Mano Sundaresan rocks a mask like Richard Hamilton.
Boldy James – Boldface
Some rappers make selling drugs sound thrilling. Others render it bleak and disheartening. Boldy James treats it as his 9-5. These are the opening bars on his new EP Boldface:
A penny saved is a penny earned, got a son that I gotta raise
It’s his turn to to turn up, so I be workin’ on my holidays
Tryna get that dollar made, slappin blocks off the promenade
18 whole ones, I been teeing off at the driving range
What makes Boldy so compelling is his ability to turn the standard drug-dealer narrative into his own. The content never feels abstract. You’re peeking into Boldy’s life.

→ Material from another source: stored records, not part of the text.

$ cat src/rtl/ps2_host_tx.sv
// PS/2 host-to-device command transmitter.
// The host holds the clock line low (inhibit), pulls data low for the start bit,
// and releases the clock. It then shifts out eight data bits LSB first, odd parity
// and a stop bit, one bit per device falling edge. It then waits for the device
// ack and for both lines to return idle-high.
// Optional feature macro: PS2_TX_RETRY_EN. When it is defined, one failed frame
// (timeout or missing ack) is retried from the inhibit phase with the same byte
// before error is reported.
module ps2_host_tx #(
  parameter int CLK_KHZ    = 6500,
  parameter int INHIBIT_US = 120,
  parameter int TIMEOUT_MS = 15
) (
  input  logic       clk,
  input  logic       reset,
  input  logic       ps2clk_in,
  input  logic       ps2data_in,
  input  logic [7:0] tx_data,
  input  logic       tx_start,
  output logic       ps2clk_oe,
  output logic       ps2data_oe,
  output logic       busy,
  output logic       done,
  output logic       error
);

  localparam int INHIBIT_CYCLES = CLK_KHZ * INHIBIT_US / 1000;
  localparam int TIMEOUT_CYCLES = CLK_KHZ * TIMEOUT_MS;
  localparam int INH_W = $clog2(INHIBIT_CYCLES + 1);
  localparam int TO_W  = $clog2(TIMEOUT_CYCLES + 1);
  localparam logic [INH_W-1:0] INH_LAST = INH_W'(INHIBIT_CYCLES - 1);
  localparam logic [TO_W-1:0]  TO_LAST  = TO_W'(TIMEOUT_CYCLES - 1);

  typedef enum logic [2:0] {
    IDLE, INHIBIT, START, SHIFT, ACK, WAIT_IDLE
  } state_t;

  state_t           state_q, state_d;
  logic [1:0]       clk_sync_q, clk_sync_d;
  logic [1:0]       data_sync_q, data_sync_d;
  logic             clk_prev_q, clk_prev_d;
  logic [9:0]       frame_q, frame_d;
  logic [3:0]       bit_cnt_q, bit_cnt_d;
  logic [INH_W-1:0] inh_cnt_q, inh_cnt_d;
  logic [TO_W-1:0]  to_cnt_q, to_cnt_d;
  logic             clk_oe_q, clk_oe_d;
  logic             data_oe_q, data_oe_d;
  logic             busy_q, busy_d;
  logic             done_q, done_d;
  logic             error_q, error_d;
`ifdef PS2_TX_RETRY_EN
  logic             retry_q, retry_d;
`endif

  logic clk_s, data_s, fall, fail;

  assign clk_s  = clk_sync_q[1];
  assign data_s = data_sync_q[1];
  assign fall   = clk_prev_q & ~clk_s;

  assign ps2clk_oe  = clk_oe_q;
  assign ps2data_oe = data_oe_q;
  assign busy       = busy_q;
  assign done       = done_q;
  assign error      = error_q;

  // Next-state and next-output logic for the whole frame sequence; any failure
  // (timeout or missing ack) overrides whatever the state decided this cycle.
  always_comb begin
    clk_sync_d  = {clk_sync_q[0], ps2clk_in};
    data_sync_d = {data_sync_q[0], ps2data_in};
    clk_prev_d  = clk_s;
    state_d     = state_q;
    frame_d     = frame_q;
    bit_cnt_d   = bit_cnt_q;
    inh_cnt_d   = inh_cnt_q;
    to_cnt_d    = to_cnt_q;
    clk_oe_d    = clk_oe_q;
    data_oe_d   = data_oe_q;
    busy_d      = busy_q;
    done_d      = 1'b0;
    error_d     = 1'b0;
    fail        = 1'b0;
`ifdef PS2_TX_RETRY_EN
    retry_d     = retry_q;
`endif

    case (state_q)
      IDLE: begin
        clk_oe_d  = 1'b0;
        data_oe_d = 1'b0;
        busy_d    = 1'b0;
        inh_cnt_d = '0;
        to_cnt_d  = '0;
`ifdef PS2_TX_RETRY_EN
        retry_d   = 1'b0;
`endif
        if (tx_start) begin
          frame_d  = {1'b1, ~^tx_data, tx_data};
          busy_d   = 1'b1;
          clk_oe_d = 1'b1;
          state_d  = INHIBIT;
        end
      end
      INHIBIT: begin
        to_cnt_d = '0;
        if (inh_cnt_q == INH_LAST) begin
          inh_cnt_d = '0;
          clk_oe_d  = 1'b0;
          data_oe_d = 1'b1;
          state_d   = START;
        end else begin
          inh_cnt_d = inh_cnt_q + 1'b1;
        end
      end
      START: begin
        bit_cnt_d = '0;
        state_d   = SHIFT;
      end
      SHIFT: begin
        if (fall) begin
          data_oe_d = ~frame_q[bit_cnt_q];
          if (bit_cnt_q == 4'd9) begin
            state_d = ACK;
          end else begin
            bit_cnt_d = bit_cnt_q + 4'd1;
          end
        end
      end
      ACK: begin
        if (fall) begin
          if (!data_s) begin
            state_d = WAIT_IDLE;
          end else begin
            fail = 1'b1;
          end
        end
      end
      WAIT_IDLE: begin
        if (clk_s && data_s) begin
          done_d  = 1'b1;
          busy_d  = 1'b0;
          state_d = IDLE;
        end
      end
      default: state_d = IDLE;
    endcase

    if (state_q == START || state_q == SHIFT || state_q == ACK || state_q == WAIT_IDLE) begin
      to_cnt_d = to_cnt_q + 1'b1;
      if (to_cnt_q == TO_LAST) begin
        fail = 1'b1;
      end
    end

    if (fail) begin
      done_d    = 1'b0;
      clk_oe_d  = 1'b0;
      data_oe_d = 1'b0;
      busy_d    = 1'b0;
      error_d   = 1'b1;
      to_cnt_d  = '0;
      state_d   = IDLE;
`ifdef PS2_TX_RETRY_EN
      if (!retry_q) begin
        retry_d   = 1'b1;
        clk_oe_d  = 1'b1;
        busy_d    = 1'b1;
        error_d   = 1'b0;
        inh_cnt_d = '0;
        state_d   = INHIBIT;
      end
`endif
    end
  end

  // State, counters, synchronizers and registered outputs; reset returns the
  // lines to released and the synchronizers to the idle-high level.
  always_ff @(posedge clk or negedge reset) begin
    if (!reset) begin
      state_q     <= IDLE;
      clk_sync_q  <= 2'b11;
      data_sync_q <= 2'b11;
      clk_prev_q  <= 1'b1;
      frame_q     <= '0;
      bit_cnt_q   <= '0;
      inh_cnt_q   <= '0;
      to_cnt_q    <= '0;
      clk_oe_q    <= 1'b0;
      data_oe_q   <= 1'b0;
      busy_q      <= 1'b0;
      done_q      <= 1'b0;
      error_q     <= 1'b0;
`ifdef PS2_TX_RETRY_EN
      retry_q     <= 1'b0;
`endif
    end else begin
      state_q     <= state_d;
      clk_sync_q  <= clk_sync_d;
      data_sync_q <= data_sync_d;
      clk_prev_q  <= clk_prev_d;
      frame_q     <= frame_d;
      bit_cnt_q   <= bit_cnt_d;
      inh_cnt_q   <= inh_cnt_d;
      to_cnt_q    <= to_cnt_d;
      clk_oe_q    <= clk_oe_d;
      data_oe_q   <= data_oe_d;
      busy_q      <= busy_d;
      done_q      <= done_d;
      error_q     <= error_d;
`ifdef PS2_TX_RETRY_EN
      retry_q     <= retry_d;
`endif
    end
  end

endmodule
$ cat config.mk
export PLATFORM = sky130hd
export DESIGN_NAME = ps2_host_tx
export DESIGN_NICKNAME = d
export VERILOG_FILES = /design/src/rtl/ps2_host_tx.sv
export SDC_FILE = /design/constraint.sdc
export NUM_CORES = 1
export LEC_CHECK = 0
export ABC_CLOCK_PERIOD_IN_PS = 4220
export CORE_MARGIN = 2
export CORE_UTILIZATION = 25
export DETAILED_ROUTE_END_ITERATION = 12
export GPL_ROUTABILITY_DRIVEN = 0
export GPL_TIMING_DRIVEN = 0
export HOLD_SLACK_MARGIN = 0.15
export PLACE_DENSITY = 0.47
export SYNTH_ARGS = -nofsm -noshare
export SYNTH_HDL_FRONTEND = slang
export SYNTH_SLANG_ARGS = --single-unit
export TNS_END_PERCENT = 20
$ cat constraint.sdc
create_clock -name clk -period 4.22 [get_ports clk]
set_input_delay 0.422 -clock clk [delete_from_list [all_inputs] [get_ports clk]]
set_output_delay 0.422 -clock clk [all_outputs]
set_load 0.02 [all_outputs]
==> results of run 1 <==
-- placed cells by master, fill, tap and decap left out, types with 3 or more instances in the layout --
| master | netlist | layout |
|---|---|---|
| sky130_fd_sc_hd__nand2b_1 | 5 | 5 |
| sky130_fd_sc_hd__a31oi_1 | 5 | 5 |
| sky130_fd_sc_hd__clkdlybuf4s50_1 | 0 | 16 |
| sky130_fd_sc_hd__o21ai_0 | 14 | 14 |
| sky130_fd_sc_hd__nor4_1 | 3 | 3 |
| sky130_fd_sc_hd__nand4_1 | 3 | 3 |
| sky130_fd_sc_hd__ha_1 | 6 | 6 |
| sky130_fd_sc_hd__buf_2 | 4 | 5 |
| sky130_fd_sc_hd__and3_1 | 5 | 5 |
| sky130_fd_sc_hd__dfstp_2 | 5 | 5 |
| sky130_fd_sc_hd__dfrtp_1 | 49 | 49 |
| sky130_fd_sc_hd__nor2b_1 | 3 | 3 |
| sky130_fd_sc_hd__nor2_1 | 29 | 29 |
| sky130_fd_sc_hd__nand2_1 | 22 | 22 |
| sky130_fd_sc_hd__inv_1 | 11 | 11 |
| sky130_fd_sc_hd__clkbuf_16 | 0 | 5 |
| sky130_fd_sc_hd__nor3_1 | 8 | 8 |
| sky130_fd_sc_hd__a21oi_1 | 9 | 9 |
| sky130_fd_sc_hd__a211oi_1 | 3 | 3 |
| sky130_fd_sc_hd__xnor2_1 | 14 | 14 |
| sky130_fd_sc_hd__nand3_1 | 15 | 15 |
| sky130_fd_sc_hd__clkbuf_1 | 6 | 7 |
| sky130_fd_sc_hd__mux2_2 | 10 | 10 |
| sky130_fd_sc_hd__or2_2 | 3 | 3 |
| sky130_fd_sc_hd__o21ai_1 | 5 | 5 |
| sky130_fd_sc_hd__xor2_1 | 8 | 8 |
| sky130_fd_sc_hd__mux2i_1 | 4 | 4 |
-- state kept, by name, summed over array words and instances, names as in the netlist --
signal / flops
bit_cnt_q: 4
ps2clk_oe: 1
data_sync_q: 2
to_cnt_q: 17
frame_q: 10
error: 1
clk_prev_q: 1
state_q: 3
done: 1
clk_sync_q: 2
busy: 1
inh_cnt_q: 10
ps2data_oe: 1
-- worst max-delay path by stage --
stage | startpoint | endpoint | slack (ns) | cells past startpoint
floorplan | inh_cnt_q[0] | state_q[2] | 2.37 | 6
detailed placement | state_q[2] | to_cnt_q[10] | 2.07 | 8
CTS | state_q[2] | to_cnt_q[10] | 2.02 | 8
global route | state_q[2] | to_cnt_q[10] | 1.77 | 8
finish | state_q[2] | to_cnt_q[10] | 1.98 | 8
global placement | reset | bit_cnt_q[3] | 0.98 | 1
-- metal layers --
layer	wire length, um	up-vias	GRT usage [%]
li1	-	1067	-
met1	2970	1010	13.6
met2	2690	16	16.5
met3	101	4	1.64
met4	54	0	2.72
met5	0	-	0
-- repair_timing --
item	4_1_cts	5_1_grt
buffers inserted	0	0
hold buffers	1	0
endpoints found under the setup margin	0	0
hold endpoints to repair	13	0
-- cells by family after synthesis --
| family | synth area share [%] |
|---|---|
| and+or+nand+nor | 21.7 |
| DFF | 47.2 |
| AOI/OAI and AO/OA | 12.3 |
| xor gates and xnor gates | 6.69 |
| buffers and inverters | 2.91 |
| muxes | 6.61 |
| adders and majority gates | 2.61 |
-- where the power goes --
group	total (uW)	switching (uW)	internal [uW]
clock network	400	180	220
logic	725	411	314
registers	704	80.5	624
-- final cells by class --
| cell class | count | share of cell area, % |
|---|---|---|
| multi-input cells | 211 | 42.3 |
| flip-flops and latches | 54 | 40.0 |
| repair buffers | 19 | 5.75 |
| well taps | 143 | 5.27 |
| clock buffers | 6 | 3.79 |
| plain buffers | 10 | 1.25 |
| inverters | 11 | 1.22 |
| clock inverters | 2 | 0.442 |
-- through the flow --
stage,util [%],hold WS [ns],instances,setup slack [ns]
2_1_floorplan,-,0.126,286,2.37
3_3_place_gp,28.5,0.347,446,0.978
3_5_place_dp,28.6,0.349,447,2.07
4_1_cts,30.0,0.359,456,2.02
5_1_grt,30.0,0.366,456,1.77
6_report,30.0,0.356,456,1.98
==> load_flow_metrics.sql, run 1 <==
INSERT INTO impl_metrics (metric_group, metric, value, unit) VALUES
('cells_and_area', 'nets', '331', ''),
('yosys', 'combined_area_of_all_synthesized_cells', '2880', 'um^2'),
('yosys', 'synth-main-ff-cell', 'sky130_fd_sc_hd__dfrtp_1', ''),
('timing', 'period_share', '53.1', '%'),
('yosys', 'synth-edff-count', '0', ''),
('min_path', 'timing.hold.worst.start', 'data_sync_q[0]', ''),
('detailed_routing', 'via_total_after_detailed_routing', '2097', ''),
('cts', 'clock_sink_count', '54', ''),
('yosys', 'seq_area_frac_synth', '47.2', '%'),
('cells_and_area', 'stdcell_area', '3400', 'um^2'),
('yosys', 'post_synth_most_frequent_cells', '49 x sky130_fd_sc_hd__dfrtp_1, 29 x sky130_fd_sc_hd__nor2_1, 22 x sky130_fd_sc_hd__nand2_1', ''),
('die', 'top_level_ports', '18', ''),
('yosys', 'post-synth-top-area-cell', 'sky130_fd_sc_hd__dfrtp_1', ''),
('setup_path', 'slowest_delay', '0.45', 'ns'),
('setup_path', 'crit_path_cell_chain', 'clkbuf_1, inv_1, ha_1, o21ai_1, a21oi_1, buf_2, o21ai_0, a31oi_1', ''),
('setup_path', 'crit_path_max_fanout', '10', ''),
('cts', 'cts_tree', 'done', ''),
('global_route', 'gr-total-overflow', '0', ''),
('die', 'core_region_area', '11300', 'um^2'),
('setup_path', 'rr_endpoint', 'to_cnt_q[10]', ''),
('cts', 'postCtsResizedCells', '0', ''),
('detailed_routing', 'drt_first_iter_violations', '77', ''),
('setup_path', 'cp_top_family', 'buffers and inverters', ''),
('yosys', 'synth-async-reset-ratio', '100', '%'),
('setup_path', 'arrival', '2.45', 'ns'),
('detailed_routing', 'wl_per_cell', '12.8', 'um'),
('setup_path', 'setup.worst_path.end_class', 'flop', ''),
('min_path', 'worst_hold_path_type', 'reg -> reg', ''),
('yosys', 'synth_top_cell_area_share', '42.6', '%'),
('run', 'timing.max_cap.violations', '0', ''),
('cells_and_area', 'antenna_cells_inserted', '0', ''),
('timing', 'slew_headroom', '55.4', '%'),
('detailed_routing', 'detail_route.first_pass.iterations', '4', ''),
('global_route', 'vias_in_the_first_global_route', '2192', ''),
('setup_path', 'cp.required', '4.43', 'ns'),
('cts', 'tritoncts_buffer_count', '5', ''),
('setup_path', 'worst_reg2reg_path_startpoint', 'state_q[2]', ''),
('timing', 'finalSetupViolCount', '0', ''),
('power_and_ir_drop', 'total_power', '1830', 'uW'),
('setup_path', 'critical_path.startpoint_type', 'flop', ''),
('min_path', 'holdPathStages', '0', ''),
('power_and_ir_drop', 'power_per_cell_area', '539', 'nW/um^2'),
('yosys', 'most_used_standard_cell_by_instance_count_after_synthesis', 'sky130_fd_sc_hd__dfrtp_1', ''),
('detailed_routing', 'route.detailed.drc', '0', ''),
('yosys', 'ys_seq_elements', '54', ''),
('timing', 'timing.clock.skew', '0.0119', 'ns'),
('die', 'die_x', '111', 'um'),
('power_and_ir_drop', 'irDropWorstVdd', '0.264', 'mV'),
('timing', 'maxClockFrequency', '446', 'MHz'),
('die', 'die_area', '12400', 'um^2'),
('global_route', 'grt_antenna_before_repair', '0', ''),
('detailed_routing', 'final_antenna_net_count', '0', ''),
('setup_path', 'worst-r2r-setup-slack', '1.98', 'ns'),
('die', 'floorplan.initialDensity', '25.4', '%'),
('cts', 'clock-root-buffer', 'sky130_fd_sc_hd__clkbuf_16', ''),
('cells_and_area', 'regArea', '1360', 'um^2'),
('cells_and_area', 'final.fill_count', '1207', ''),
('yosys', 'top_cells_by_area_in_the_synthesized_netlist', 'sky130_fd_sc_hd__dfrtp_1 43%, sky130_fd_sc_hd__dfstp_2 4.6%, sky130_fd_sc_hd__xnor2_1 4.3%', ''),
('place', 'port_buffers', '17', ''),
('yosys', 'syn-instance-count', '286', ''),
('global_route', 'grt_max_degree', '39', ''),
('timing', 'hold_viol', '0', ''),
('timing', 'grt_setup_unrepaired', 'false', ''),
('detailed_routing', 'via_per_inst', '4.60', ''),
('yosys', 'ys_warn_count', '0', ''),
('cts', 'clkLatencyLatePin', '0.29', 'ns'),
('yosys', 'synth.avg_cell_area', '10.1', 'um^2'),
('setup_path', 'timing.reg2reg.worst_path_depth', '8', ''),
('outcome', 'status', 'complete, no violations', ''),
('global_route', 'gr-usage-all-layers', '9.96', '%'),
('yosys', 'synth.lib_cells_used.distinct', '53', '');
No activity file was read; power rests on OpenSTA's default activity.
==> run 2: changes to the inputs <==
--- a/config.mk
+++ b/config.mk
@@ -5,7 +5,7 @@
 export SDC_FILE = /design/constraint.sdc
 export NUM_CORES = 1
 export LEC_CHECK = 0
-export ABC_CLOCK_PERIOD_IN_PS = 4220
+export ABC_CLOCK_PERIOD_IN_PS = 2280
 export CORE_MARGIN = 2
 export CORE_UTILIZATION = 25
 export DETAILED_ROUTE_END_ITERATION = 12
==> constraint.sdc (replaced) <==
create_clock -name clk -period 2.28 [get_ports clk]
set_input_delay 0.228 -clock clk [delete_from_list [all_inputs] [get_ports clk]]
set_output_delay 0.228 -clock clk [all_outputs]
set_load 0.02 [all_outputs]
==> run 2 against run 1 <==
Routed wire length barely moved. Clock-buffer cell count unchanged. Cell area hardly changed. Critical endpoint is now state_q[2]. Largest cell class unchanged.
==> load_flow_metrics.sql, run 2 (synthesis results as in run 1) <==
INSERT INTO impl_metrics (metric_group, metric, value, unit) VALUES
('timing', 'finalWorstSetupSlack', '0.181', 'ns'),
('timing', 'maxClockFrequency', '477', 'MHz'),
('timing', 'finalSetupViolCount', '0', ''),
('detailed_routing', 'via_total_after_detailed_routing', '2093', ''),
('place', 'port_buffers', '17', ''),
('cells_and_area', 'nets', '331', ''),
('setup_path', 'cp.required', '2.50', 'ns'),
('global_route', 'grt_max_degree', '39', ''),
('global_route', 'vias_in_the_first_global_route', '2192', ''),
('cts', 'cts_tree', 'done', ''),
('setup_path', 'setup.worst_path.end_class', 'flop', ''),
('cells_and_area', 'layout.core_utilization', '30.0', '%'),
('place', 'placement.setup.worst_slack', '0.127', 'ns'),
('timing', 'slew_headroom', '55.4', '%'),
('cells_and_area', 'layout_commonest_cell', 'sky130_fd_sc_hd__dfrtp_1', ''),
('timing', 'timing.clock.skew', '0.0119', 'ns'),
('run', 'timing.max_cap.violations', '0', ''),
('timing', 'hold-worst-slack', '0.345', 'ns'),
('die', 'floorplan.initialDensity', '25.4', '%'),
('setup_path', 'worstSetupPathType', 'reg -> reg', ''),
('cells_and_area', 'antenna_cells_inserted', '0', ''),
('cts', 'cts-htree-levels', '2', ''),
('cells_and_area', 'layout.cells.most_common_list', '49 x sky130_fd_sc_hd__dfrtp_1, 29 x sky130_fd_sc_hd__nor2_1, 22 x sky130_fd_sc_hd__nand2_1', ''),
('timing', 'grt_setup_unrepaired', 'false', ''),
('global_route', 'gr-usage-all-layers', '9.96', '%'),
('power_and_ir_drop', 'irDropWorstVdd', '0.489', 'mV'),
('power_and_ir_drop', 'power_per_cell_area', '997', 'nW/um^2'),
('die', 'die_x', '111', 'um'),
('power_and_ir_drop', 'leakage_power_summed_over_all_cells', '0.00138', 'uW'),
('global_route', 'gr-total-overflow', '0', ''),
('power_and_ir_drop', 'total_power', '3390', 'uW'),
('die', 'core_region_area', '11300', 'um^2'),
('place', 'post-place-cells', '447', ''),
('cells_and_area', 'final.fill_count', '1207', ''),
('detailed_routing', 'final_antenna_net_count', '0', ''),
('timing', 'tightest_slew', '0.663', 'ns'),
('die', 'top_level_ports', '18', ''),
('detailed_routing', 'route.detailed.drc', '0', ''),
('global_route', 'grt_antenna_before_repair', '0', ''),
('cts', 'clkLatencyLatePin', '0.29', 'ns'),
('detailed_routing', 'wl_per_cell', '12.8', 'um'),
('timing', 'hold_viol', '0', ''),
('outcome', 'status', 'complete, no violations', ''),
('setup_path', 'worst_reg2reg_path_startpoint', 'inh_cnt_q[0]', ''),
('cells_and_area', 'layout-drive-gt1-share', '15.0', '%'),
('min_path', 'timing.hold.worst.start', 'ps2clk_in', ''),
('timing', 'final_period_minus_worst_setup_slack', '2.10', 'ns'),
('detailed_routing', 'via_per_inst', '4.59', ''),
('place', 'dpl.hpwl', '4.29', 'mm'),
('cts', 'tritoncts_buffer_count', '5', ''),
('setup_path', 'rr_endpoint', 'state_q[2]', ''),
('detailed_routing', 'totalWireLength', '5.82', 'mm'),
('cells_and_area', 'largest_reg_flops', '17', ''),
('setup_path', 'arrival', '2.32', 'ns'),
('detailed_routing', 'detail_route.first_pass.iterations', '4', ''),
('cts', 'clk_transition_reported_paths', '0.07', 'ns'),
('die', 'fp.dieH', '111', 'um'),
('cells_and_area', 'area.growth.synth_to_final', '18.0', '%'),
('min_path', 'worst_hold_path_type', 'in -> reg', ''),
('cts', 'max-clock-path-buffers', '2', ''),
('setup_path', 'crit_path_max_fanout', '10', ''),
('timing', 'final_max_slew_viol_count', '0', ''),
('die', 'row_count', '39', ''),
('setup_path', 'worst-r2r-setup-slack', '0.18', 'ns'),
('min_path', 'holdPathStages', '1', ''),
('cts', 'clock-root-buffer', 'sky130_fd_sc_hd__clkbuf_16', ''),
('detailed_routing', 'drt_first_iter_violations', '77', ''),
('setup_path', 'timing.reg2reg.worst_path_depth', '6', ''),
('global_route', 'grt_first_pass_wirelength', '10.5', 'mm'),
('setup_path', 'critical_path.startpoint_type', 'flop', ''),
('cells_and_area', 'biggest_registers_after_layout', 'to_cnt_q: 17 flops, frame_q: 10 flops, inh_cnt_q: 10 flops', ''),
('timing', 'period_share', '92.0', '%'),
('die', 'die_area', '12400', 'um^2'),
('min_path', 'worst_hold_path.endpoint', 'clk_sync_q[0]', ''),
('cells_and_area', 'regMostFlops', 'to_cnt_q', ''),
('cts', 'clock_sink_count', '54', ''),
('cells_and_area', 'layout.cells.non_filler', '456', '');
## run 2: cell counts in the layout (fill, tap and decap cells not counted)
No cell type changed its count.
## run 2: worst max-delay path: stages, from the launching register on
cell and delay (ns):
sky130_fd_sc_hd__dfrtp_1 0.40, sky130_fd_sc_hd__ha_1 0.21, sky130_fd_sc_hd__or2b_4 0.29, sky130_fd_sc_hd__o31ai_4 0.47
sky130_fd_sc_hd__o2111ai_2 0.23, sky130_fd_sc_hd__mux2_4 0.35, sky130_fd_sc_hd__nor2_2 0.07
## run 2: cell type report
| type | instances | area [um^2] | share of cell area, % |
|---|---|---|---|
| multi-input cells | 211 | 1440 | 42.3 |
| clock buffers | 6 | 129 | 3.79 |
| well taps | 143 | 179 | 5.27 |
| flip-flops and latches | 54 | 1360 | 39.9 |
| repair buffers | 19 | 195 | 5.74 |
| inverters | 11 | 41.3 | 1.22 |
| plain buffers | 10 | 43.8 | 1.29 |
| clock inverters | 2 | 15.0 | 0.442 |
## run 2: worst max path at each step
stage	start	to	slack [ns]
after global routing	state_q[2]	to_cnt_q[10]	0.03
final	inh_cnt_q[0]	state_q[2]	0.18
after detailed placement	state_q[2]	to_cnt_q[10]	0.13
after CTS	state_q[2]	to_cnt_q[10]	0.08
after floorplan	inh_cnt_q[0]	state_q[2]	0.43
after global placement	reset	bit_cnt_q[3]	-0.77
## run 2: metal layers
layer,global-route usage [%],up-vias,part of all wire [%]
met5,0,-,0
met3,1.64,4,1.7
met1,13.6,1007,51
met4,2.72,0,0.93
met2,16.5,14,46
li1,-,1068,-
## run 2: what timing repair did
action / in CTS / in global routing
setup endpoints to repair: 0 / 16
hold endpoints to repair: 13 / 0
gates resized for setup: 0 / 2
setup buffers: 0 / 0
hold buffers: 1 / 0
## run 2: stage by stage
stage                     setup TNS (ns)  instance area [um^2]
after floorplan                        0                  2880
after global placement            -38.24                  3230
after detailed placement               0                  3240
after CTS                              0                  3400
after global routing                   0                  3400
final                                  0                  3400
## run 2: report_power, final
| group | leakage [uW] | switching [uW] | internal, uW | total, uW |
|---|---|---|---|---|
| clock network | 0.0000631 | 333 | 408 | 740 |
| logic | 0.000619 | 760 | 584 | 1340 |
| registers | 0.000699 | 149 | 1150 | 1300 |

Boldy James held the attention of the rap internet at the start of the decade with an honest voice that felt relatable, even if you couldn’t always relate to the subject matter. He’s written songs that toy with clever concepts (see: “Moochie,” wherein he breaks down all of his slang) but his best raps are subtly textured with poetic flair. On Boldface, he steps back, reconnects with The Alchemist, who produced the entirety of his 2013 debut album My 1st Chemistry Set, and rekindles that blog-era flame.
Mozzy – “Big Homie From The Hood”
It’s not even the new decade yet and producers are flipping 2000s R&B hits relentlessly. Thankfully, when it works, it works. Mozzy spills his soul over this “Let Me Love You” flip, recounting the hopelessness he once felt growing up in the hood he’s now celebrating in. TE P. has a chilling line in his interview with Mozzy where he describes the rapper’s tracks as “crying.” You hear that on full display here, in the way he delivers these verses. Even Mozzy’s catchiest tracks are overcast and heavy.
Wifigawd – “Ashanti Foolish Remix”
Another on-the-nose 2000s R&B sample (if we’re playing along with the title). Tony Seltzer has a way of turning even the brightest melodies into cold, industrial hums. Never has this sample sounded so menacing. And Wifigawd eats it up. Props to him on a great year.
Poundside Pop – “Off Top”
Heads are turning to a new wave of young rappers in Philadelphia, but in rap years, some of them have been doing this awhile. Poundside Pop, who’s lumped into this group, had a moment back in 2017 with “O.S.S,” a local hit that was a tribute to his deceased brother, rapper Trap Street Saddi. Since then, he’s narrowed in on his style, which now sits somewhere between Shy Glizzy and NBA YoungBoy. He has a penchant for choosing strange, syrupy beats and firing off haunting threats over them. “Off Top” sounds like the Minecraft OST with drums.
Don Toliver – “Can’t Feel My Legs”
Sources are telling me that in the months since I wrote about Don Toliver’s “No Idea” in this column, a chopped-and-screwed version of the song has become a TikTok hit, joining thousands of other songs that are shamelessly turned into bits and mined endlessly for Content. This one’s dance challenge is particularly horrendous. I highly suggest you don’t go looking for it so that you can still enjoy the song. Don Toliver and his label boss Travis Scott are probably loving it, though, and to capitalize on its unexpected success, they’ve put out his next single “Can’t Feel My Legs.”
Like “No Idea,” this one is a wobbly, intoxicated trip through a club under pounding strobe lights. It feels like something Travis Scott would hop on, down to Mike Dean’s indulgent synths. But instead of the Auto-Tune chameleon we get Don Toliver, one of the more intriguing rap-singers working, and once again, he delivers.